Although JB Hi-Fi has rolled out an IP telephony-capable Nortel phone system across 120 of its 135 stores, it said it was cheaper to continue to use the legacy Telstra voice service than power up the VoIP feature.
Although JB Hi-Fi has rolled out an IP telephony-capable Nortel phone system across 120 of its 135 stores, it said it was cheaper to continue to use the legacy Telstra voice service than power up the VoIP feature.
(JB Hi-Fi in the Macquarie Centre image by maebmij, CC2.0)
JB Hi-Fi chief information officer Geoff Craig said that although Nortel's CS-1000 had
been easy to implement and worked well in the capacity it was being
used, VoIP wasn't a feature the retail chain had gone live with.
"VoIP was never a big success because we've already got such a
great spending relationship with Telstra that it was actually
cheaper to not use VoIP than what it was to roll out an entire
solution and support an entire VoIP solution," he told ZDNet.com.au recently. The New Zealand office does use a VoIP system, but he said it
required more support than the phone service the stores ran on in
Australia.
"[Telstra] actually changed our contract around so that our data
was at a highly supported rate and obviously an affordable rate,
gave us a fantastic discount structure and made it worth our while
to stay with the voice lines as they were, and not use VoIP," he said.
Despite not making use of the feature, Craig said he would still
implement Nortel's system if he could turn back time. "I've got a VoIP-capable phone system that I could turn on whenever I want," he said.

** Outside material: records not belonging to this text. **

Background: an optimization exercise with open tools, aiming at small area, a short achievable clock period and few clock cycles per item. Do not read the settings as production practice.
At most, simulation tests tie the RTL to the original design; equivalence was not proved.
Power and IR drop assume default switching activity.

==> inputs of 11-23 <==
Design CNC, start of the top module:
module CNC(
    clk,
    rst_n,
    IN_VALID,
    MODE,
    IN,
    OUT_VALID,
    OUT
    );
input           clk, rst_n, IN_VALID;
input   [ 1:0]  MODE;
input   [ 7:0]  IN;
output          OUT_VALID;
output  [16:0]  OUT;
reg        OUT_VALID;
reg [16:0] OUT;
reg p1, p2, p3, p4;
reg mul, sub;
reg [8:0]  X;      
reg [8:0]  AB;     
reg [8:0]  S;      
reg [15:0] P;      
wire busy = p1 | p2 | p3;
wire [8:0] in_s = {IN[7], IN};
wire [8:0]  Y  = p4 ? S : in_s;
wire        g  = p4 & mul;                       
wire        z  = (p2 & mul) | (p4 & !mul);       
wire [16:0] A1 = !(busy | p4) ? {{8{IN[7]}}, in_s} : (z ? 17'd0 : OUT);
    wire pp0_0 = X[0] & Y[0];
    wire pp0_1 = X[0] & Y[1];
    wire pp0_2 = X[0] & Y[2];
    wire pp0_3 = X[0] & Y[3];
    wire pp0_4 = X[0] & Y[4];
    wire pp0_5 = X[0] & Y[5];
    wire pp0_6 = X[0] & Y[6];
    wire pp0_7 = X[0] & Y[7];
    wire pp0_8 = ~(X[0] & Y[8]);
    wire pp1_0 = X[1] & Y[0];
    wire pp1_1 = X[1] & Y[1];
    wire pp1_2 = X[1] & Y[2];
    wire pp1_3 = X[1] & Y[3];
    wire pp1_4 = X[1] & Y[4];
    wire pp1_5 = X[1] & Y[5];
    wire pp1_6 = X[1] & Y[6];
    wire pp1_7 = X[1] & Y[7];
    wire pp1_8 = ~(X[1] & Y[8]);
    wire pp2_0 = X[2] & Y[0];
    wire pp2_1 = X[2] & Y[1];
    wire pp2_2 = X[2] & Y[2];
    wire pp2_3 = X[2] & Y[3];
    wire pp2_4 = X[2] & Y[4];
    wire pp2_5 = X[2] & Y[5];
    wire pp2_6 = X[2] & Y[6];
    wire pp2_7 = X[2] & Y[7];
    wire pp2_8 = ~(X[2] & Y[8]);
    wire pp3_0 = X[3] & Y[0];
    wire pp3_1 = X[3] & Y[1];
    wire pp3_2 = X[3] & Y[2];
    wire pp3_3 = X[3] & Y[3];
    wire pp3_4 = X[3] & Y[4];
    wire pp3_5 = X[3] & Y[5];
    wire pp3_6 = X[3] & Y[6];
    wire pp3_7 = X[3] & Y[7];
    wire pp3_8 = ~(X[3] & Y[8]);
    wire pp4_0 = X[4] & Y[0];
    wire pp4_1 = X[4] & Y[1];
    wire pp4_2 = X[4] & Y[2];
    wire pp4_3 = X[4] & Y[3];
    wire pp4_4 = X[4] & Y[4];
    wire pp4_5 = X[4] & Y[5];
    wire pp4_6 = X[4] & Y[6];
    wire pp4_7 = X[4] & Y[7];
    wire pp4_8 = ~(X[4] & Y[8]);
    wire pp5_0 = X[5] & Y[0];
    wire pp5_1 = X[5] & Y[1];
    wire pp5_2 = X[5] & Y[2];
    wire pp5_3 = X[5] & Y[3];
    wire pp5_4 = X[5] & Y[4];
    wire pp5_5 = X[5] & Y[5];
    wire pp5_6 = X[5] & Y[6];
    wire pp5_7 = X[5] & Y[7];
    wire pp5_8 = ~(X[5] & Y[8]);
    wire pp6_0 = X[6] & Y[0];
    wire pp6_1 = X[6] & Y[1];
    wire pp6_2 = X[6] & Y[2];
  ...
==> flow/config.mk <==
export PLATFORM = sky130hd
export DESIGN_NAME = CNC
export DESIGN_NICKNAME = CNC
export VERILOG_FILES = /design/flow/design.v
export SDC_FILE = /design/flow/constraint.sdc
export NUM_CORES = 4
export LEC_CHECK = 0
export CAP_MARGIN = 20
export CORE_MARGIN = 2
export CORE_UTILIZATION = 40
export SETUP_SLACK_MARGIN = 1.5
export SLEW_MARGIN = 20
==> flow/constraint.sdc <==
create_clock -name core_clock -period 7.5 [get_ports {clk}]
set_input_delay 1.5000 -clock core_clock [delete_from_list [all_inputs] [get_ports {clk}]]
set_output_delay 1.5000 -clock core_clock [all_outputs]
set_load 0.01 [all_outputs]
run.sh (not shown) runs the stock make flow with config.mk's settings and CLKGATE_MAP_FILE= SYNTH_SCRIPT=/design/flow/synth_recipe.tcl, a recipe that flattens the netlist after the stock synthesis.
==> inputs of 02-03, as changes to 11-23 <==
- SETUP_SLACK_MARGIN: 1.5 -> default
==> report_table.html <==
<table>
<tr><th>Metric</th><th>Value</th></tr>
<tr><th colspan="2">Run status</th></tr>
<tr><td>Outcome</td><td>timing/DRC/antenna clean</td></tr>
<tr><th colspan="2">Final layout</th></tr>
<tr><td>Total of fill cells in the finished design</td><td>1623</td></tr>
<tr><th colspan="2">Setup path</th></tr>
<tr><td>Highest cell delay on the worst timing path</td><td>~0.53 ns</td></tr>
<tr><th colspan="2">Power and ir drop</th></tr>
<tr><td>Leak</td><td>3.43 nW</td></tr>
<tr><td>Total clock network power</td><td>~0.45 mW</td></tr>
<tr><td>Switching power as a share of total power</td><td>42.3%</td></tr>
<tr><td>Power density over the cells</td><td>310 nW/µm²</td></tr>
<tr><th colspan="2">Detailed routing</th></tr>
<tr><td>Met2 layer wire length in the routed design</td><td>8.83 mm</td></tr>
<tr><td>Wire length on met1</td><td>8.07 mm</td></tr>
<tr><th colspan="2">STA</th></tr>
<tr><td>Max_slew headroom</td><td>between 50% and 60%</td></tr>
<tr><th colspan="2">GRT</th></tr>
<tr><td>Number of global-route vias before repair</td><td>5629</td></tr>
</table>
The numbers above come from 11-23.

==> report_table.html <==
<table>
<tr><th>Metric</th><th>Value</th></tr>
<tr><th colspan="2">Setup path</th></tr>
<tr><td>Highest cell delay on the worst timing path</td><td>0.65 ns</td></tr>
<tr><th colspan="2">Power and ir drop</th></tr>
<tr><td>Total clock network power</td><td>around 0.45 mW</td></tr>
<tr><td>Power density over the cells</td><td>308 nW/µm²</td></tr>
<tr><td>Leak</td><td>around 3.4 nW</td></tr>
<tr><td>Switching power as a share of total power</td><td>a little over two fifths</td></tr>
<tr><th colspan="2">GRT</th></tr>
<tr><td>Number of global-route vias before repair</td><td>about 5600</td></tr>
<tr><th colspan="2">Detailed routing</th></tr>
<tr><td>Met2 layer wire length in the routed design</td><td>8.70 mm</td></tr>
<tr><th colspan="2">Floorplan</th></tr>
<tr><td>Die Height</td><td>136 µm</td></tr>
<tr><th colspan="2">Final layout</th></tr>
<tr><td>Total of fill cells in the finished design</td><td>1627</td></tr>
<tr><th colspan="2">Run status</th></tr>
<tr><td>Outcome</td><td>timing/DRC/antenna clean</td></tr>
<tr><th colspan="2">Clock network</th></tr>
<tr><td>Resized Gates After CTS</td><td>0</td></tr>
</table>
The numbers above come from 02-03.

Testbench counts of 11-23, summed over its fixed seeds: cycles 6,008, items 1,200.
Testbench counts of 02-03, summed over its fixed seeds: cycles 6,008, items 1,200.


==> delta: inputs <==
CNC, a different RTL version from the one above (not shown whole).
clock: 7.5 ns
lec_check: 0
cap_margin: 20
core_margin: 2
core_utilization: 65
setup_slack_margin: 3.5
slew_margin: 20
synth_hierarchical: 1
synth_minimum_keep_size: 0
standard.sh (not shown) runs the stock make flow with config.mk's settings and CLKGATE_MAP_FILE= SYNTH_SCRIPT=/design/flow/synth_recipe.tcl, a recipe that flattens the netlist after the stock synthesis.
==> flow/flow/run.sh <==
#!/bin/bash
set -euo pipefail
export BUFFER_PORTS_ARGS="-buffer_cell sky130_fd_sc_hd__buf_2"
bash standard.sh > flow_make.log 2>&1
==> maple: changes against delta <==
--- a/flow/config.mk
+++ b/flow/config.mk
@@ -10,3 +10,3 @@
 export CORE_UTILIZATION = 65
-export SETUP_SLACK_MARGIN = 3.5
+export SETUP_SLACK_MARGIN = 4.5
 export SLEW_MARGIN = 20
==> quartz: changes against delta <==
--- a/flow/config.mk
+++ b/flow/config.mk
@@ -10,3 +10,3 @@
 export CORE_UTILIZATION = 65
-export SETUP_SLACK_MARGIN = 3.5
+export SETUP_SLACK_MARGIN = 4.0
 export SLEW_MARGIN = 20
==> run notes <==
Flip-flop and latch count is the same in quartz and maple.
In quartz the clock-buffer cell count is lower than in maple, by 2.
Between maple and quartz, the lower first-iteration DRC count is in maple (gap about 3.3%, measured against quartz).
Between quartz and maple, the lower setup slack is in quartz (gap 71 ps).
Critical path depth: quartz is higher than delta (2).
The highest sequential share of layout area belongs to delta, the lowest to maple.
In die area, maple and quartz do not differ.
The highest cell area belongs to maple, the lowest to delta.
Power, lowest first: delta, quartz, maple.
The highest non-clock buffer count belongs to maple, the lowest to delta.
==> figures <==
Run status: maple complete, no violations; quartz complete, no violations; delta complete, no violations
DR vias: maple 5,796; quartz 5,575; delta 5,369
Met1 track demand over resource in global routing: maple 38.3%; quartz 37.8%; delta 35.9%
Crit path max fanout: maple 6; quartz 6; delta 10
Crit path depth: maple 13; quartz 15; delta 13
Maximum vdd drop: maple 407 µV; quartz 343 µV; delta 257 µV
DR WL met3: maple 866 µm; quartz 1120 µm; delta 778 µm
Clock skew after layout: maple 13.9 ps; quartz 22.2 ps; delta 19.9 ps
Final RePlAce weighted congestion: maple 0.964; quartz 0.925; delta 0.903
Post-Route WL: maple 18,100 µm; quartz 17,000 µm; delta 15,400 µm
Power share of the sequential group: maple 19.2%; quartz 21.1%; delta 26.3%
Pwr per Cell Area: maple 445 mW/mm²; quartz 430 mW/mm²; delta 374 mW/mm²
Launching element of the worst setup path: maple X[2]; quartz X[8]; delta X[4]
Number of standard cells in the layout, taps in and fillers out: maple 966; quartz 941; delta 914
Net total in the final layout: maple 891; quartz 867; delta 840
Total power: maple 3.64 mW; quartz 3.32 mW; delta 2.65 mW
Total clock network power: maple 0.330 mW; quartz 0.371 mW; delta 0.302 mW
Fraction of area in multi-input gates: maple 67.4%; quartz 67.9%; delta 69.5%
Worst R2R Start: maple X[2]; quartz X[8]; delta X[4]
Final Critical Period: maple 3500 ps; quartz 3570 ps; delta 3870 ps
Buffers & Inverters on Critical Path: maple 1; quartz 3; delta 0
Clock latency reported for the late side of the worst-skew pair: maple 380 ps; quartz 380 ps; delta 390 ps
No functional check of the RTL was part of any run of this note.


==> inputs of zinc <==
Another version of the RTL of CNC (not shown whole).
Settings: LEC_CHECK=0, CAP_MARGIN=20, CORE_MARGIN=2, CORE_UTILIZATION=65, SETUP_SLACK_MARGIN=4.0, SLEW_MARGIN=20, SYNTH_HIERARCHICAL=1, SYNTH_MINIMUM_KEEP_SIZE=0; clock period 7.5 ns.
Scripts as last shown in full above: flow/flow/run.sh
==> umber: changes against zinc <==
--- a/flow/design.v
+++ b/flow/design.v
@@ -293,146 +293,11 @@
 CNC_fa uts67 (.a(ts34), .b(ts50), .c(tc49), .s(ts67), .co(tc67));
     wire ts68, tc68;
 CNC_fa uts68 (.a(tc34), .b(ts51), .c(tc50), .s(ts68), .co(tc68));
     wire [16:0] R0 = {ts68, ts67, ts66, tc64, tc63, tc62, tc61, tc60, tc59, tc58, tc57, tc56, tc55, tc54, tc53, tc52, A1[0]};
     wire [16:0] R1 = {tc67, tc66, tc65, ts65, ts64, ts63, ts62, ts61, ts60, ts59, ts58, ts57, ts56, ts55, ts54, ts53, ts52};
-    wire [16:0] cp, cg, cc;
-    CNC_x2 ucp0 (.a(R0[0]), .b(R1[0]), .s(cp[0]));
-    CNC_an ucg0 (.a(R0[0]), .b(R1[0]), .y(cg[0]));
-    CNC_x2 ucp1 (.a(R0[1]), .b(R1[1]), .s(cp[1]));
-    CNC_an ucg1 (.a(R0[1]), .b(R1[1]), .y(cg[1]));
-    CNC_x2 ucp2 (.a(R0[2]), .b(R1[2]), .s(cp[2]));
-    CNC_an ucg2 (.a(R0[2]), .b(R1[2]), .y(cg[2]));
-    CNC_x2 ucp3 (.a(R0[3]), .b(R1[3]), .s(cp[3]));
-    CNC_an ucg3 (.a(R0[3]), .b(R1[3]), .y(cg[3]));
-    CNC_x2 ucp4 (.a(R0[4]), .b(R1[4]), .s(cp[4]));
-    CNC_an ucg4 (.a(R0[4]), .b(R1[4]), .y(cg[4]));
-    CNC_x2 ucp5 (.a(R0[5]), .b(R1[5]), .s(cp[5]));
-    CNC_an ucg5 (.a(R0[5]), .b(R1[5]), .y(cg[5]));
-    CNC_x2 ucp6 (.a(R0[6]), .b(R1[6]), .s(cp[6]));
-    CNC_an ucg6 (.a(R0[6]), .b(R1[6]), .y(cg[6]));
-    CNC_x2 ucp7 (.a(R0[7]), .b(R1[7]), .s(cp[7]));
-    CNC_an ucg7 (.a(R0[7]), .b(R1[7]), .y(cg[7]));
-    CNC_x2 ucp8 (.a(R0[8]), .b(R1[8]), .s(cp[8]));
-    CNC_an ucg8 (.a(R0[8]), .b(R1[8]), .y(cg[8]));
-    CNC_x2 ucp9 (.a(R0[9]), .b(R1[9]), .s(cp[9]));
-    CNC_an ucg9 (.a(R0[9]), .b(R1[9]), .y(cg[9]));
-    CNC_x2 ucp10 (.a(R0[10]), .b(R1[10]), .s(cp[10]));
-    CNC_an ucg10 (.a(R0[10]), .b(R1[10]), .y(cg[10]));
-    CNC_x2 ucp11 (.a(R0[11]), .b(R1[11]), .s(cp[11]));
-    CNC_an ucg11 (.a(R0[11]), .b(R1[11]), .y(cg[11]));
-    CNC_x2 ucp12 (.a(R0[12]), .b(R1[12]), .s(cp[12]));
-    CNC_an ucg12 (.a(R0[12]), .b(R1[12]), .y(cg[12]));
-    CNC_x2 ucp13 (.a(R0[13]), .b(R1[13]), .s(cp[13]));
-    CNC_an ucg13 (.a(R0[13]), .b(R1[13]), .y(cg[13]));
-    CNC_x2 ucp14 (.a(R0[14]), .b(R1[14]), .s(cp[14]));
-    CNC_an ucg14 (.a(R0[14]), .b(R1[14]), .y(cg[14]));
-    CNC_x2 ucp15 (.a(R0[15]), .b(R1[15]), .s(cp[15]));
-    CNC_an ucg15 (.a(R0[15]), .b(R1[15]), .y(cg[15]));
-    CNC_x2 ucp16 (.a(R0[16]), .b(R1[16]), .s(cp[16]));
-    CNC_an ucg16 (.a(R0[16]), .b(R1[16]), .y(cg[16]));
-    wire gg1_0 = cg[1] | (cp[1] & cg[0]);
-    wire pp1_0x = cp[1] & cp[0];
-    wire gg3_2 = cg[3] | (cp[3] & cg[2]);
-    wire pp3_2x = cp[3] & cp[2];
-    wire gg5_4 = cg[5] | (cp[5] & cg[4]);
-    wire pp5_4x = cp[5] & cp[4];
-    wire gg7_6 = cg[7] | (cp[7] & cg[6]);
-    wire pp7_6x = cp[7] & cp[6];
-    wire gg9_8 = cg[9] | (cp[9] & cg[8]);
-    wire pp9_8x = cp[9] & cp[8];
-    wire gg11_10 = cg[11] | (cp[11] & cg[10]);
-    wire pp11_10x = cp[11] & cp[10];
-    wire gg13_12 = cg[13] | (cp[13] & cg[12]);
-    wire pp13_12x = cp[13] & cp[12];
-    wire gg15_14 = cg[15] | (cp[15] & cg[14]);
-    wire pp15_14x = cp[15] & cp[14];
-    wire gg2_0 = cg[2] | (cp[2] & gg1_0);
-    wire pp2_0x = cp[2] & pp1_0x;
-    wire gg3_0 = gg3_2 | (pp3_2x & gg1_0);
-    wire pp3_0x = pp3_2x & pp1_0x;
-    wire gg6_4 = cg[6] | (cp[6] & gg5_4);
-    wire pp6_4x = cp[6] & pp5_4x;
-    wire gg7_4 = gg7_6 | (pp7_6x & gg5_4);
-    wire pp7_4x = pp7_6x & pp5_4x;
-    wire gg10_8 = cg[10] | (cp[10] & gg9_8);
-    wire pp10_8x = cp[10] & pp9_8x;
-    wire gg11_8 = gg11_10 | (pp11_10x & gg9_8);
-    wire pp11_8x = pp11_10x & pp9_8x;
-    wire gg14_12 = cg[14] | (cp[14] & gg13_12);
-    wire pp14_12x = cp[14] & pp13_12x;
-    wire gg15_12 = gg15_14 | (pp15_14x & gg13_12);
-    wire pp15_12x = pp15_14x & pp13_12x;
-    wire gg4_0 = cg[4] | (cp[4] & gg3_0);
-    wire pp4_0x = cp[4] & pp3_0x;
-    wire gg5_0 = gg5_4 | (pp5_4x & gg3_0);
-    wire pp5_0x = pp5_4x & pp3_0x;
-    wire gg6_0 = gg6_4 | (pp6_4x & gg3_0);
-    wire pp6_0x = pp6_4x & pp3_0x;
-    wire gg7_0 = gg7_4 | (pp7_4x & gg3_0);
-    wire pp7_0x = pp7_4x & pp3_0x;
-    wire gg12_8 = cg[12] | (cp[12] & gg11_8);
-    wire pp12_8x = cp[12] & pp11_8x;
-    wire gg13_8 = gg13_12 | (pp13_12x & gg11_8);
-    wire pp13_8x = pp13_12x & pp11_8x;
-    wire gg14_8 = gg14_12 | (pp14_12x & gg11_8);
-    wire pp14_8x = pp14_12x & pp11_8x;
-    wire gg15_8 = gg15_12 | (pp15_12x & gg11_8);
-    wire pp15_8x = pp15_12x & pp11_8x;
-    wire gg8_0 = cg[8] | (cp[8] & gg7_0);
-    wire pp8_0x = cp[8] & pp7_0x;
-    wire gg9_0 = gg9_8 | (pp9_8x & gg7_0);
-    wire pp9_0x = pp9_8x & pp7_0x;
-    wire gg10_0 = gg10_8 | (pp10_8x & gg7_0);
-    wire pp10_0x = pp10_8x & pp7_0x;
-    wire gg11_0 = gg11_8 | (pp11_8x & gg7_0);
-    wire pp11_0x = pp11_8x & pp7_0x;
-    wire gg12_0 = gg12_8 | (pp12_8x & gg7_0);
-    wire pp12_0x = pp12_8x & pp7_0x;
-    wire gg13_0 = gg13_8 | (pp13_8x & gg7_0);
-    wire pp13_0x = pp13_8x & pp7_0x;
-    wire gg14_0 = gg14_8 | (pp14_8x & gg7_0);
-    wire pp14_0x = pp14_8x & pp7_0x;
-    wire gg15_0 = gg15_8 | (pp15_8x & gg7_0);
-    wire pp15_0x = pp15_8x & pp7_0x;
-    wire gg16_0 = cg[16] | (cp[16] & gg15_0);
-    wire pp16_0x = cp[16] & pp15_0x;
-    assign cc[0] = 1'b0;
-    assign cc[1] = cg[0];
-    assign cc[2] = gg1_0;
-    assign cc[3] = gg2_0;
-    assign cc[4] = gg3_0;
-    assign cc[5] = gg4_0;
-    assign cc[6] = gg5_0;
-    assign cc[7] = gg6_0;
-    assign cc[8] = gg7_0;
-    assign cc[9] = gg8_0;
-    assign cc[10] = gg9_0;
-    assign cc[11] = gg10_0;
-    assign cc[12] = gg11_0;
-    assign cc[13] = gg12_0;
-    assign cc[14] = gg13_0;
-    assign cc[15] = gg14_0;
-    assign cc[16] = gg15_0;
-    wire [16:0] M;
-    CNC_x2 ucs0 (.a(cp[0]), .b(cc[0]), .s(M[0]));
-    CNC_x2 ucs1 (.a(cp[1]), .b(cc[1]), .s(M[1]));
-    CNC_x2 ucs2 (.a(cp[2]), .b(cc[2]), .s(M[2]));
-    CNC_x2 ucs3 (.a(cp[3]), .b(cc[3]), .s(M[3]));
-    CNC_x2 ucs4 (.a(cp[4]), .b(cc[4]), .s(M[4]));
-    CNC_x2 ucs5 (.a(cp[5]), .b(cc[5]), .s(M[5]));
-    CNC_x2 ucs6 (.a(cp[6]), .b(cc[6]), .s(M[6]));
-    CNC_x2 ucs7 (.a(cp[7]), .b(cc[7]), .s(M[7]));
-    CNC_x2 ucs8 (.a(cp[8]), .b(cc[8]), .s(M[8]));
-    CNC_x2 ucs9 (.a(cp[9]), .b(cc[9]), .s(M[9]));
-    CNC_x2 ucs10 (.a(cp[10]), .b(cc[10]), .s(M[10]));
-    CNC_x2 ucs11 (.a(cp[11]), .b(cc[11]), .s(M[11]));
-    CNC_x2 ucs12 (.a(cp[12]), .b(cc[12]), .s(M[12]));
-    CNC_x2 ucs13 (.a(cp[13]), .b(cc[13]), .s(M[13]));
-    CNC_x2 ucs14 (.a(cp[14]), .b(cc[14]), .s(M[14]));
-    CNC_x2 ucs15 (.a(cp[15]), .b(cc[15]), .s(M[15]));
-    CNC_x2 ucs16 (.a(cp[16]), .b(cc[16]), .s(M[16]));
+    wire [16:0] M = R0 + R1;
 always @(posedge clk) begin
     OUT <= M;
     g    <= p4 & mul;
     a1en <= p3 | (p4 & mul) | ((p1 | p2) & !mul);
     P[15:9] <= OUT[15:9];
@@ -477,15 +342,10 @@
 module CNC_x2(a, b, s);
 input a, b;
 output s;
 assign s = a ^ b;
 endmodule
-module CNC_an(a, b, y);
-input a, b;
-output y;
-assign y = a & b;
-endmodule
 module CNC_mj(a, b, c, co);
 input a, b, c;
 output co;
 assign co = (a & b) | (a & c) | (b & c);
 endmodule
Settings changed: SETUP_SLACK_MARGIN 4.0 to 3.6.
==> harbor: changes against zinc <==
Settings changed: SETUP_SLACK_MARGIN 4.0 to 3.7.
==> comparison table <==
Run status: umber finished clean; zinc finished clean; harbor finished clean
Post-detail-place hpwl: umber 11,100 microns; zinc 10,600 microns; harbor 10,600 microns
Non-clock inverter count: umber 28; zinc 23; harbor 23
LEAKAGE: umber 0.00301 uW; zinc 0.00303 uW; harbor 0.00292 uW
Power share of the sequential group: umber 23.2%; zinc 24.1%; harbor 27.5%
Pre-antenna DRT Iters: umber 5; zinc 6; harbor 5
Count of mapped cells out of synthesis: umber 688; zinc 669; harbor 669
Fraction of standard cell area in multi-input logic: umber 67.3%; zinc 67.3%; harbor 67.7%
Vias: umber 4,958; zinc 4,782; harbor 4,722
Slew at the pin with the worst max-slew slack: umber 0.948 ns; zinc 0.868 ns; harbor 0.917 ns
Dpl ws: umber 3.44 ns; zinc 3.65 ns; harbor 3.59 ns
Critical-path maximum fanout: umber 9; zinc 10; harbor 10
Share of synthesized cell area in full adder, half adder and majority cells: umber 24.1%; zinc 21.0%; harbor 21.0%
Critical Path Start: umber X[2]$_SDFF_PP0_; zinc X[3]$_SDFF_PP0_; harbor X[3]$_SDFF_PP0_
Met3 wire length: umber 631 microns; zinc 892 microns; harbor 814 microns
Area occupied by registers: umber 1600 sq um; zinc 1610 sq um; harbor 1570 sq um
Internal: umber 1590 uW; zinc 1500 uW; harbor 1320 uW
Worst path max stage delay: umber 0.48 ns; zinc 0.50 ns; harbor 0.51 ns
Global-route usage over all layers: umber 28.8%; zinc 29.3%; harbor 28.9%
Post-CTS Resized: umber 26; zinc 48; harbor 10
Detailed-route wire length: umber 14,500 microns; zinc 14,700 microns; harbor 14,000 microns
Testbench counts of zinc, summed over its fixed seeds: cycles 7,208, items 1,200.
Testbench counts of harbor, summed over its fixed seeds: cycles 7,208, items 1,200.
Only the layout flow was run in umber; the RTL was not checked for function there.

==> re-timing with driven ports <==
No port has a modelled driver above. Below, the same layouts with a new extraction and two added sets of constraints.
Step 1, drivers: a clkbuf_16 drives clk and a buf_2 each remaining input, both assumed.
Step 2 moves the port delays by t, midway between the first and last clock arrival at a register: inputs arrive t later, outputs are due t later. That takes back most of the time a late clock gives input paths.
a / b / c = ideal ports / drivers / drivers and shift; a / b = the first two.
run	t, ns	setup slack, ns	hold WS [ns]	worst register clock-pin slew, ns	pins driven straight from the clock port
11-23	0.391	1.694 / 1.720 / 1.330	0.545 / 0.545 / 0.545	0.07 / 0.07	1
02-03	0.387	1.006 / 1.026 / 0.640	0.550 / 0.550 / 0.550	0.06 / 0.06	1
delta	0.415	3.634 / 3.634 / 3.634	0.363 / 0.363 / 0.363	0.10 / 0.10	1
maple	0.407	4.001 / 4.001 / 4.001	0.367 / 0.367 / 0.367	0.09 / 0.09	1
quartz	0.411	3.930 / 3.930 / 3.930	0.372 / 0.372 / 0.372	0.11 / 0.11	1
zinc	0.400	3.986 / 3.986 / 3.899	0.376 / 0.376 / 0.376	0.09 / 0.09	1
umber	0.392	3.704 / 3.704 / 3.704	0.382 / 0.382 / 0.382	0.09 / 0.09	1
harbor	0.397	3.899 / 3.899 / 3.865	0.365 / 0.365 / 0.365	0.09 / 0.09	1
After both steps setup and hold are still met in every run listed. For 02-03, which loses most, drivers alone change the setup slack by +0.020 ns; drivers and shift together by -0.366 ns.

The only thing I find offensive about Telstra is their Next G
pricing.
Geoff Craig, JB Hi-Fi CIO
Currently, Craig is in the middle of negotiations with Telstra
for a new contract. Although in general the IT department runs as
cheap as it possibly can, Craig admits it has paid a premium
to hook up its stores via the telco's frame relay.
"Telstra has the best network around Australia," he said. "Most
other successful telco companies sit on top of Telstra's network.
The only thing I find offensive about Telstra is their Next G
pricing."
The Telstra contract is the firm's largest IT spend, Craig said,
although he wouldn't say how much the contract had been because of
the negotiations. The next largest spend was on a three-year
Microsoft enterprise agreement that cost the retailer around $2
million.
"If you'd ask me the pros and cons of the industry at the moment
I'd have to say that definitely under cons I'd have to say
Microsoft licensing," he said.
Although there were alternatives, the reality was that the Microsoft
products were often the standard, which JB Hi-Fi had to use to be
able to relate to its suppliers, according to Craig. "Our major
database or third-party application vendor for our point of sale
and back-end use Microsoft products," he said.
Craig has an almost non-existent IT budget to cover these costs.
He only fields an IT team of 18. "Everything we spend, we literally
get asked by the guys: how many CDs do you need to sell to pay for
this?" he said. "The mandate from the company especially around the
monetary scenario is: if it ain't broke, don't fix it," he said.
Everything we spend, we literally
get asked by the guys: how many CDs do you need to sell to pay for
this?
Geoff Craig, JB Hi-Fi CIO
A desktop refresh for the company's over 3000 machines is one
example of what JB Hi-Fi doesn't do, despite the fact that many of
its desktops are over five years old, he said. If one breaks, Craig said he
replaces it.
This is made possible, according to the executive, because the
applications the company runs don't require new hardware. "Because
we use terminal services predominately for a lot of our
applications delivered in store there's no speed difference," he
said. The Markinson inventory control system, which the company has
been running "since day dot", will operate even on an ancient machine
running Windows 98, he said.
Yet if he truly wanted something, he'd get the funding, he said.
"It's really easy with JB," he said. "If you need it, obviously the
company will support you and you can buy it."
One of the largest projects he is doing now is to do with data
de-duplication — the elimination of redundant data can
reduce the amount of back-up storage required by a factor of 10.
It meant quicker backups, according to Craig, and files could be
synced to a live office site for disaster recovery.
He's chosen a Data Domain system that will be rolled out with
consultants Thomas Duryea. The $100,000 implementation would be
finished in four weeks.
The company has also implemented a new mail archiving system and
has changed spam filtering vendor from MailGuard to FirstWave
(which it purchased through Telstra), because it had grown out of
the former small business focused system.